System Design Fundamentals

GraphQL: When & Why

A

GraphQL: When & Why

The Problem That Started It All

Picture this: It’s 2012, and Facebook’s mobile engineering team faces a mounting frustration. Their native iOS and Android apps connect to REST APIs designed for the web. But mobile clients need different data shapes and volumes than browsers. Requesting a user’s feed using the existing REST endpoint? You get back massive JSON payloads containing every field of every post, every user, every comment—even fields the mobile UI never displays. The bandwidth toll is brutal. And if you need data from three different resources? Three separate HTTP requests, each with network latency. The team called this “over-fetching” (getting too much data) and “under-fetching” (needing multiple requests).

Instead of building yet another REST endpoint variation, Facebook’s teams (Lee Byron, Dan Schafer, and others) designed a radical alternative: a query language that lets clients request exactly the data they need, in exactly the shape they need, in a single round trip. They open-sourced it in 2015 as GraphQL.

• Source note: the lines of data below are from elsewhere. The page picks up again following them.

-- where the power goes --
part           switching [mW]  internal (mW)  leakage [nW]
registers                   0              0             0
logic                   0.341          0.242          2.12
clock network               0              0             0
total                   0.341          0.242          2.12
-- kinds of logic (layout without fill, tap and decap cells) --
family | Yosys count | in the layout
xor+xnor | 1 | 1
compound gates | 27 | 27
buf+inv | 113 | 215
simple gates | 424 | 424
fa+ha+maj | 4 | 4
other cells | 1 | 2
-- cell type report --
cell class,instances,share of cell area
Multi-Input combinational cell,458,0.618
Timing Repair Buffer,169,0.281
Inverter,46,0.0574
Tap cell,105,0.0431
### src/source/dcache_defines.svh
// memory depth, memory latency and 1-bit level macros for the data-side access unit

`ifndef DCACHE_DEFINES_SVH
`define DCACHE_DEFINES_SVH

//------------------------------
// burst memory
//------------------------------
`define DCACHE_MEM_WORDS   256   // dwords, address wraps at 4x this in bytes
`define DCACHE_MEM_LATENCY 3     // cycles from burst do to burst done

//------------------------------
// levels
//------------------------------
`define TRUE  1'b1
`define FALSE 1'b0

`endif

### src/source/dcache_pkg.sv
// request, burst and snoop packed structs of the data-side access unit

package dcache_pkg;

   //------------------------------
   // requester side
   //------------------------------

   // read, 1 to 8 bytes at any byte address
   typedef struct packed {
      logic [31:0] address;
      logic [3:0]  length;        // bytes, 1..8
   } dcache_rd_req_t;

   // posted write, 1 to 4 bytes
   typedef struct packed {
      logic [31:0] address;
      logic [2:0]  length;        // bytes, 1..4
      logic [31:0] data;          // lsb first
   } dcache_wr_req_t;

   //------------------------------
   // memory side
   //------------------------------

   typedef struct packed {
      logic [31:0] address;       // dword aligned
      logic [1:0]  dword_length;  // dwords - 1
      logic [3:0]  byte_length;
   } rd_burst_req_t;

   typedef struct packed {
      logic [31:0] address;       // dword aligned
      logic [1:0]  dword_length;  // 0 or 1
      logic [3:0]  byteenable_0;  // first dword
      logic [3:0]  byteenable_1;  // second dword
      logic [55:0] data;          // write data moved up by the byte offset
   } wr_burst_req_t;

   // write notice toward the instruction cache
   typedef struct packed {
      logic        valid;
      logic [31:0] address;
   } icache_snoop_t;

endpackage

### src/source/dcache_write_align.sv
// write byte enables and data placement for a 1 or 2 dword burst

`timescale 1ns/10ps

module dcache_write_align (
   input  dcache_pkg::dcache_wr_req_t req,    // held by requester
   output dcache_pkg::wr_burst_req_t  burst
);

   import dcache_pkg::*;

   //------------------------------
   // byte mask
   //------------------------------

   logic [1:0] offset;       // byte offset in first dword
   logic [7:0] len_ones;     // length ones from the lsb
   logic [7:0] byte_mask;    // spans two dwords

   assign offset = req.address[1:0];

   // 9 bits hold 1 << length for any 3-bit length
   assign len_ones  = 8'((9'd1 << req.length) - 9'd1);
   assign byte_mask = len_ones << offset;

   //------------------------------
   // burst fields
   //------------------------------

   assign burst.address      = {req.address[31:2], 2'b00};
   assign burst.byteenable_0 = byte_mask[3:0];
   assign burst.byteenable_1 = byte_mask[7:4];

   // second dword only when the write crosses the boundary
   assign burst.dword_length = (byte_mask[7:4] != 4'b0000) ? 2'd1 : 2'd0;

   // same shift as the mask into 32 + 24 bits
   assign burst.data = 56'(req.data) << {offset, 3'b000};

   //------------------------------
   // checks
   //------------------------------

   // an all-zero request is an idle bus
   always_comb begin
      a_wr_length: assert final (req == '0 ||
                                 (req.length >= 3'd1 && req.length <= 3'd4))
         else $error("dcache_write_align: write length %0d out of range", req.length);
   end

endmodule

### config.mk
export PLATFORM = sky130hd
export DESIGN_NAME = dcache_write_align
export DESIGN_NICKNAME = d
export VERILOG_FILES = /design/src/source/dcache_defines.svh /design/src/source/dcache_pkg.sv /design/src/source/dcache_write_align.sv
export SDC_FILE = /design/constraint.sdc
export NUM_CORES = 1
export LEC_CHECK = 0
export ABC_AREA = 0
export ABC_CLOCK_PERIOD_IN_PS = 840
export BUFFER_PORTS_ARGS = -buffer_cell sky130_fd_sc_hd__buf_2
export CAP_MARGIN = 20
export CORE_MARGIN = 2
export CORE_UTILIZATION = 34
export DETAILED_ROUTE_END_ITERATION = 10
export PLACE_DENSITY = 0.86
export SYNTH_ARGS = -nofsm -noshare
export SYNTH_HDL_FRONTEND = slang
export SYNTH_SLANG_ARGS = --single-unit
### constraint.sdc
create_clock -name vclk -period 0.84
set_input_delay 0.042 -clock vclk [all_inputs]
set_output_delay 0.042 -clock vclk [all_outputs]
set_load 0.01 [all_outputs]
==> impl.org <==
** Run status
- Result of the run :: complete, but fails checks
- The final reports fail on negative setup slack.

** Power and ir drop
- Per report_power, the clock group accounts for 0% of the total.
- Net switching power of the design :: 572 uW
- Share of total power consumed by net switching :: 48.8%
- IR analysis of the VDD net gives a maximum drop of 272 uV.
- Combinational share of power :: 100.0%
- In this run the static leakage power is 1.05 nW.
- Power per cell area :: 603 nW/um^2
- Internal power comes to 601 uW.
- Sequential cells account for 0% of the total power.

** Die
- Area of the core region :: 3630 um^2
- The die covers 4230 um^2.
- Die height :: 65.0 um
- # IOs :: 165
- The floorplan has 22 rows.
- For this configuration, the core starts out at a cell density of 34.8%.
- From left edge to right edge, the die measures 65.0 um.

** Setup path
- STA classifies the critical path endpoint as an output pin.
- The worst setup path is launched from a primary input.
- Required time at the endpoint of the critical path :: 0.80 ns
- The critical path is of the primary input to output pin type.
- For the worst setup path, the data arrival time is 0.81 ns.
- Critical path fanouts, max :: 8

** STA
- For this run, the top clock speed supported by timing is 1.18 GHz.
- Pins Over Slew Limit :: 0
- Once routing completed, OpenROAD measured the worst setup slack at -0.00724 ns.
- Setup repair after global routing could not meet its margin everywhere.
- The final critical path takes up 101% of the cycle.
- After layout, the minimum clock period comes to 0.847 ns.
- Setup violators final :: 3
- The count of final hold-check violations came to 0.
- Setup total negative slack on the finished layout was measured at -0.0100 ns.

** Logic synthesis
- Share of the synthesized area in the top cell type :: 31.6%
- The Yosys step of the flow raised 0 warnings.
- Post-synthesis instance area :: 1270 um^2
- Mean Syn Cell Area :: 7.67 um^2
- Most frequent cell after synthesis :: sky130_fd_sc_hd__mux2i_1
- Synth cell types :: 27
- Yosys attributes the largest share of cell area to sky130_fd_sc_hd__mux2i_1 32%, sky130_fd_sc_hd__buf_4 20%, sky130_fd_sc_hd__o2bb2ai_1 9.7%.
- For this run, the register share of the synthesized area comes to 0%.
- Synth top cells by count :: 40 x sky130_fd_sc_hd__mux2i_1, 33 x sky130_fd_sc_hd__buf_4, 14 x sky130_fd_sc_hd__o2bb2ai_1, 12 x sky130_fd_sc_hd__nor2_1, 10 x sky130_fd_sc_hd__nor2b_1
- In the synthesized netlist, the number of instances is 165.
- Area leader, netlist :: sky130_fd_sc_hd__mux2i_1

** Global routing
- Maximum number of pins on one net before global-route repair :: 17
- Summed over all layers, the global routing overflow is 0.
- The first global-routing pass estimated 6.43 mm of wire.
- The number of global-route vias before repair was 1387.
- Initial antenna violation count :: 0
- Aggregate global-route resource usage :: 18.3%

** Finish
- Number of nets in the finished design :: 310
- Signed area change from the synthesized netlist to the final layout :: 53.6%
- Clock buffers in the final layout number 0.
- Share of post-route cells with drive strength above 1 :: 60.2%
- Leaving out filler cells and counting taps, the final layout contains 289.
- In the final layout, flip-flops and latches occupy 0 um^2.
- The finished cells cover 1940 um^2.
- The design has 0 sequential cells.
- Count of inserted antenna diode cells :: 0

** Place
- The congestion estimate from routability-driven global placement came to 0.846.
- Placed insts :: 283
- Area of placed instances :: 1610 um^2
- # port buffers :: 102
- Worst slack at placement :: -0.138 ns
- Once detailed placement completed, the half-perimeter wirelength came to 3.19 mm.

** Routing
- Post-Route WL :: 4.42 mm
- Number of nets still failing antenna checks after routing :: 0
- Detailed-routing iteration count for the pre-antenna-repair pass :: 4
- In this run, the number of DRC markers left after iteration 0 of detailed routing was 55.
- Count of vias placed by the detailed router :: 1496
- In the routed layout, each cell is associated on average with a via count of 5.18.
- Dividing the detail-routed wire length by the instance count gives 15.3 um.
- In the routed design, unresolved DRC markers number 0.

** Flow run
- Maximum capacitance violations :: 0

** CTS
- Buffers added to address setup during post-CTS repair amount to 0.

** Worst hold path
- HP Class :: primary input to output pin
-- per-stage QoR --
stage | power [mW] | utilization [%] | hold slack [ns]
final | 1.17 | 53.5 | 0.0840
after global routing | 1.26 | 53.5 | 0.0840
after CTS | 1.04 | 47.1 | 0.0841
after detailed placement | 0.964 | 44.2 | 0.0841
after global placement | 0.946 | 44.2 | 0.0841
after floorplan | 0.715 | - | 0.176
-- placed cells by master (no fill, tap or decap), drive strengths merged --
cell and n:
o21bai 1, o21ai 4, inv 1, mux2i 40, nor2 13, a21boi 1, nand3b 1, and3 8
o22ai 2, and2 9, clkbuf 4, a21oi 4, a22oi 1, nor2b 10, conb 3, a211oi 1
nand2 3, bufbuf 2, buf 116, o2bb2ai 14, nor3 2, nor3b 1
-- cell families after synthesis --
group	after synthesis	synth area share [%]
AO/OA/AOI/OAI	28	17.0
multiplexers	40	31.6
other	1	0.296
buffers and inverters	49	30.4
AND/OR/NAND/NOR	47	20.7
-- path summary, 6_finish.rpt --
path	start	endpoint	slack (ns)	depth (start not counted)
max	req[36]	burst[18]	-0.007	5
min	req[39]	burst[70]	0.08	0
-- worst max-delay path, stage by stage --
cell and delay [ns]:
sky130_fd_sc_hd__buf_12 0.12, sky130_fd_sc_hd__buf_16 0.15, sky130_fd_sc_hd__mux2i_4 0.18, sky130_fd_sc_hd__o2bb2ai_1 0.15, sky130_fd_sc_hd__buf_2 0.15
-- layout make-up --
cell class         count  area, um^2
fillers              381        1690
multi-input cells    118        1000
repair buffers       122         877
well taps             48        60.1
inverters              1        6.26
-- what timing repair did --
action / CTS / global route
endpoints found under the setup margin: 60 / 39
pin swaps: 4 / 9
hold buffers: 0 / 0
cloned: 2 / 4
resized for setup: 11 / 26
-- routing by layer --
metal / track usage, % / wire length (um) / up-vias
met2: 35.6 / 2390 / 65
met5: 0 / 0 / -
met3: 1.91 / 297 / 12
met4: 4.17 / 51 / 0
met1: 21.2 / 1690 / 712
li1: - / - / 707
-- power groups by stage --
stage / Combinational, mW / Sequential (mW) / Clock, mW
floorplan: 0.715 / 0 / 0
finish: 1.17 / 0 / 0
global route: 1.26 / 0 / 0
detailed placement: 0.964 / 0 / 0
global placement: 0.946 / 0 / 0
CTS: 1.04 / 0 / 0
Power figures use the tool's default switching activity.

This chapter explores when GraphQL shines and when it creates problems. We’ll examine the technology deeply, compare it to REST (Chapter 71) and gRPC (Chapter 72), and build a decision framework for your systems.

What Is GraphQL, Really?

GraphQL is two things simultaneously:

  1. A query language — a syntax that clients use to ask for data
  2. A runtime — server-side code that executes those queries and returns results

Unlike REST, which defines a set of endpoints that return predefined data structures, GraphQL exposes a schema—a formal specification of all the data and operations available. The schema is the contract. It’s simultaneously API documentation, validation rules, and executable specification.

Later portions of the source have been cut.